And then there’s the whole food thing: The hotel donated what they had to eat when the quarantine took hold, and he has had to scramble to resupply everything at a time when every other property in town is doing the same.

“It’s been challenging,” Taylor says, “but it’s coming back together.”

Guest service representatives wear protective masks and gloves while checking people in at TI o ...
Guest service representatives wear protective masks and gloves while checking people in at TI on Thursday, June 4, 2020, in Las Vegas. (Benjamin Hager/Las Vegas Review-Journal) @benjaminhphoto

The big day

It feels like the first day of school, Bud Light and Buddha-themed slots in place of textbooks.

It’s a bit past 9 a.m. on Thursday, and Treasure Island is back in action, a sleeping giant awakened just in time for breakfast.

Cocktail servers and housekeepers, security staff and maintenance workers huddle among themselves, greeting one another like kids catching up with their friends after summer break.

Though the doors have just opened, already there are about two dozen people lined up at the registration desk, where they have their temperature taken before receiving room keys.

Early check-in fees have been waived for the day.

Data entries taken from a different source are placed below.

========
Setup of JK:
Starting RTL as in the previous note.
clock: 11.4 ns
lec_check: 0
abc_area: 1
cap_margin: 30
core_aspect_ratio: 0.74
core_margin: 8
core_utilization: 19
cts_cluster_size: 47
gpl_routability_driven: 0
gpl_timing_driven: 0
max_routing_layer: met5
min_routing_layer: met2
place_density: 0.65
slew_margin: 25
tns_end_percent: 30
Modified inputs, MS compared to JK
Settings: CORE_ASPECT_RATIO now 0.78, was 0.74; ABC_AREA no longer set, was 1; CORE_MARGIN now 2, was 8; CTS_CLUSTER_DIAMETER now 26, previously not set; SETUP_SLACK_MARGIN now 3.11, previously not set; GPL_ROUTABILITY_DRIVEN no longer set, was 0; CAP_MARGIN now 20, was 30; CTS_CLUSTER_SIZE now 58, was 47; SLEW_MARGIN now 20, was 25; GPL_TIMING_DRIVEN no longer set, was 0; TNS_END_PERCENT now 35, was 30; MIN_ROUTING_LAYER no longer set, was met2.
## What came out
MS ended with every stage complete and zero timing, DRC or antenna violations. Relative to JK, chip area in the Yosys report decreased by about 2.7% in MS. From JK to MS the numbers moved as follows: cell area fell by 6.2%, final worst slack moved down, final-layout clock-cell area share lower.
==> inputs of build 51 <==
## sram_logger
module sram_logger(
    input         CLK_48MHZ,
    input         RESET,           
    input         READ_CMD,
    input  [79:0] GEIG_DATA,
    input  [79:0] MAG_DATA,
    input  [31:0] SRAM_D_IN,
    output [17:0] SRAM_A,
    output [3:0]  SRAM_SRBS,
    output        SRAM_CE,
    output        SRAM_WE,
    output        SRAM_OE,
    output [15:0] SRAM_D_OUT,
    output        SRAM_D_OE,
    output [15:0] DATA_READ,
    output [17:0] W_ADDRESS,
    output        W_CHIP_SELECT,
    output [17:0] R_ADDRESS,
    output        R_CHIP_SELECT
);
Settings: LEC_CHECK=0, ABC_AREA=1, CAP_MARGIN=0, CELL_PAD_IN_SITES_GLOBAL_PLACEMENT=2, CORE_ASPECT_RATIO=1.4, CORE_MARGIN=3, CORE_UTILIZATION=54, CTS_CLUSTER_SIZE=54, GPL_TIMING_DRIVEN=1, HOLD_SLACK_MARGIN=0.1, MAX_ROUTING_LAYER=met4, PLACE_DENSITY=0.52, SETUP_SLACK_MARGIN=2.24, SLEW_MARGIN=10, TNS_END_PERCENT=90; clock period 7.65 ns.
run.sh (not shown) runs the stock make flow with config.mk's settings and CLKGATE_MAP_FILE=.
==> build 59 (differences from build 51) <==
CAP_MARGIN = 20   (was 0)
CELL_PAD_IN_SITES_GLOBAL_PLACEMENT = default   (was 2)
CORE_ASPECT_RATIO = default   (was 1.4)
CORE_MARGIN = 2   (was 3)
CORE_UTILIZATION = 69   (was 54)
CTS_CLUSTER_SIZE = 95   (was 54)
GPL_TIMING_DRIVEN = default   (was 1)
HOLD_SLACK_MARGIN = default   (was 0.1)
MAX_ROUTING_LAYER = default   (was met4)
PLACE_DENSITY = default   (was 0.52)
SETUP_SLACK_MARGIN = default   (was 2.24)
SLEW_MARGIN = 20   (was 10)
TNS_END_PERCENT = default   (was 90)
==> flow/constraint.sdc (replaced) <==
create_clock -name core_clock -period 4.93 [get_ports {CLK_48MHZ}]
set_input_delay 0.9860 -clock core_clock [delete_from_list [all_inputs] [get_ports {CLK_48MHZ}]]
set_output_delay 0.9860 -clock core_clock [all_outputs]
set_load 0.01 [all_outputs]
==> reports/qor.yml <==
floorplan:
  die_w_um: 200.3
  die.size.y_um: 200.3
  num_rows: 71
  core_um2: 37840
  die_area_um2: 40130
power_and_ir_drop:
  switchingPower_mw: 3.610
run_status:
  status: "complete, no violations"
global_route:
  grt_max_degree: 167
synthesis:
  edf_count: 0
  ys_seq_share: 0.5272
setup_path:
  rrSetupSlack_ps: 190
The numbers above come from build 59.

==> reports/qor.yml <==
synthesis:
  top_cells_by_count: "nand2_1 (1,172), dfrtp_1 (491), inv_1 (307), nor2_1 (193), o21ai_0 (188)"
  ys.flop_type: "dfrtp_1"
  ys_seq_share: 0.5272
  edf_count: 0
floorplan:
  die.size.y_um: 268.6
  num_rows: 95
  die_area_um2: 51980
  core_um2: 48380
  die_w_um: 193.6
run_status:
  tool.error: "[ERROR GPL-0301] Utilization 101.693 % exceeds 100%."
  status: "did not finish"
  stop_stage: "3_1_place_gp_skip_io"
The numbers above come from build 51.


==> exp/willow <==
Starting RTL as in the previous note.
export LEC_CHECK = 0
export CAP_MARGIN = 20
export CORE_MARGIN = 2
export CORE_UTILIZATION = 61
export CTS_CLUSTER_SIZE = 25
export HOLD_SLACK_MARGIN = 0.3
export SETUP_SLACK_MARGIN = -0.52
export SLEW_MARGIN = 20
create_clock -name core_clock -period 5.24 [get_ports {CLK_48MHZ}]
==> inputs of exp/garnet, as changes to exp/willow <==
CAP_MARGIN = 5   (was 20)
CORE_UTILIZATION = 40   (was 61)
CTS_CLUSTER_SIZE = not set   (was 25)
GPL_ROUTABILITY_DRIVEN = 0   (was not set)
GPL_TIMING_DRIVEN = 0   (was not set)
HOLD_SLACK_MARGIN = -0.02   (was 0.3)
SETUP_SLACK_MARGIN = not set   (was -0.52)
==> flow/constraint.sdc (replaced) <==
create_clock -name core_clock -period 9.53 [get_ports {CLK_48MHZ}]
set_input_delay 1.9060 -clock core_clock [delete_from_list [all_inputs] [get_ports {CLK_48MHZ}]]
set_output_delay 1.9060 -clock core_clock [all_outputs]
set_load 0.01 [all_outputs]
==> comparison <==
exp/willow completed and failed the layout checks on setup timing. exp/garnet finished with timing, DRC and antenna clean. Against exp/garnet, the setup slack of exp/willow is worse by 0.79 ns. Of exp/willow and exp/garnet, exp/garnet has the higher clock-buffer cell count (gap 6). Of exp/garnet and exp/willow, exp/willow has the higher global-route usage (gap 14 points). Between exp/garnet and exp/willow, the lower sequential share of layout area is in exp/willow (gap 2.4 points).
==> figures <==
metric	exp/willow	exp/garnet
Hold wc startpoint	sram_interface_0.write_counter[3]	sram_interface_0.write_counter[2]
Post-placement cell count	3466	3558
Final-report setup violation count	59	0
P_sw	2.22 mW	1.24 mW
Violation count after the first detailed-route iteration	2638	2215
Result of the run	failed layout checks	no timing/DRC/antenna violations
Reasons for failing layout checks	setup timing	-
DIE WIDTH	208 um	256 um
Number of gates given a new drive strength after cts	2	0
Number of cells in the finished layout apart from fillers	3575	3675
GR Layer Usage met3	6.44%	3.88%

==> inputs of run a <==
Starting RTL as in the previous note.
==> flow/config.mk <==
export PLATFORM = sky130hd
export DESIGN_NAME = sram_logger
export DESIGN_NICKNAME = sram_logger
export VERILOG_FILES = /design/flow/design.v
export SDC_FILE = /design/flow/constraint.sdc
export NUM_CORES = 4
export LEC_CHECK = 0
export ABC_AREA = 1
export CAP_MARGIN = 0
export CELL_PAD_IN_SITES_GLOBAL_PLACEMENT = 2
export CORE_MARGIN = 3
export CORE_UTILIZATION = 54
export CTS_CLUSTER_SIZE = 65
export GPL_TIMING_DRIVEN = 0
export HOLD_SLACK_MARGIN = 0.1
export MAX_ROUTING_LAYER = met4
export PLACE_DENSITY = 0.52
export SETUP_SLACK_MARGIN = 2.24
export SLEW_MARGIN = 5
export TNS_END_PERCENT = 55
==> flow/constraint.sdc <==
create_clock -name core_clock -period 7.65 [get_ports {CLK_48MHZ}]
set_input_delay 1.5300 -clock core_clock [delete_from_list [all_inputs] [get_ports {CLK_48MHZ}]]
set_output_delay 1.5300 -clock core_clock [all_outputs]
set_load 0.01 [all_outputs]
==> inputs of run b, as changes to run a <==
Settings changed: ABC_AREA 1 to 0, CAP_MARGIN 0 to 25, CELL_PAD_IN_SITES_GLOBAL_PLACEMENT 2 to not set, CORE_MARGIN 3 to 2, CORE_UTILIZATION 54 to 66, CTS_CLUSTER_SIZE 65 to 83, GPL_TIMING_DRIVEN 0 to 1, HOLD_SLACK_MARGIN 0.1 to not set, PLACE_DENSITY 0.52 to 0.61, SETUP_SLACK_MARGIN 2.24 to not set, SLEW_MARGIN 5 to 20, TNS_END_PERCENT 55 to 15.
==> flow/constraint.sdc (replaced) <==
create_clock -name core_clock -period 4.87 [get_ports {CLK_48MHZ}]
set_input_delay 0.9740 -clock core_clock [delete_from_list [all_inputs] [get_ports {CLK_48MHZ}]]
set_output_delay 0.9740 -clock core_clock [all_outputs]
set_load 0.01 [all_outputs]
==> inputs of run c, as changes to run a <==
Settings changed: ABC_AREA 1 to 0, CAP_MARGIN 0 to 15, CELL_PAD_IN_SITES_GLOBAL_PLACEMENT 2 to not set, CORE_MARGIN 3 to 2, CORE_UTILIZATION 54 to 66, CTS_CLUSTER_SIZE 65 to 83, GPL_TIMING_DRIVEN 0 to 1, HOLD_SLACK_MARGIN 0.1 to not set, PLACE_DENSITY 0.52 to 0.61, SETUP_SLACK_MARGIN 2.24 to 1.11, SLEW_MARGIN 5 to 20, TNS_END_PERCENT 55 to 15.
==> flow/constraint.sdc (replaced) <==
create_clock -name core_clock -period 4.87 [get_ports {CLK_48MHZ}]
set_input_delay 0.9740 -clock core_clock [delete_from_list [all_inputs] [get_ports {CLK_48MHZ}]]
set_output_delay 0.9740 -clock core_clock [all_outputs]
set_load 0.01 [all_outputs]
==> results <==
|  | run c | run b | run a |
|---|---|---|---|
| Status | did not finish | failed layout checks | did not finish |
| Failing step | global routing (5_1_grt) | - | global placement without I/O (3_1_place_gp_skip_io) |
| Layout check failures | - | setup timing | - |
| Cell area after technology mapping | 25400 µm² | 25400 µm² | 26600 µm² |
| Number of cell rows | 71 | 71 | 80 |
| Count of mapped cells out of synthesis | 2416 | 2416 | 3198 |
| Compound-gate portion of the synthesized area | 16.0% | 16.0% | 9.85% |
| Sum of net half-perimeters after detailed placement | 59.9 mm | 59.0 mm | - |
| Number of nets produced by synthesis | 2632 | 2632 | 3414 |
| Core Area | 37800 µm² | 37800 µm² | 48100 µm² |
| Mean area per synthesized cell | 10.5 µm² | 10.5 µm² | 8.32 µm² |
| H-tree depth reported by CTS | 2 | 2 | - |
| Mux contribution to synthesized area | 4.98% | 4.98% | 0.762% |
| Die span in x | 200 µm | 200 µm | 228 µm |
| Pre-CTS setup slack | -1.22 ns | -1.11 ns | - |
| Placer congestion estimate | 0.961 | 0.963 | - |
| Number of sinks handled by clock tree synthesis | 560 | 560 | - |
| Init Core Util | 67.2% | 67.2% | 55.2% |
| IO Pins | 291 | 291 | - |
| Root Buffer | clkbuf_16 | clkbuf_16 | - |
| Post-detailed-placement cell area | 31800 µm² | 31600 µm² | - |
| Die Outline Area | 40000 µm² | 40000 µm² | 51900 µm² |
| Number of distinct library cells after synthesis | 65 | 65 | 54 |
| Yosys stat cell total | 2416 | 2416 | 3198 |
No activity file was given, so power comes from the tool's default toggle rates.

Security officers Rowell Briones, middle, and Chandler Moon, take guests temperatures before al ...
Security officers Rowell Briones, middle, and Chandler Moon, take guests temperatures before allowing them to check in at TI on Thursday, June 4, 2020, in Las Vegas. (Benjamin Hager/Las Vegas Review-Journal) @benjaminhphoto

The first three guests were upgraded to suites for free.

On the casino floor, Florence and the Machine soundtrack the action over the hotel PA system

“We all have a hunger!” she sings, said hunger currently being satiated by myriad games of chance, dice the size of bowling balls tumbling beneath a plastic bubble during a video craps game; slot machines digitally approximating the rattle of clinking coins when reels align into a winner.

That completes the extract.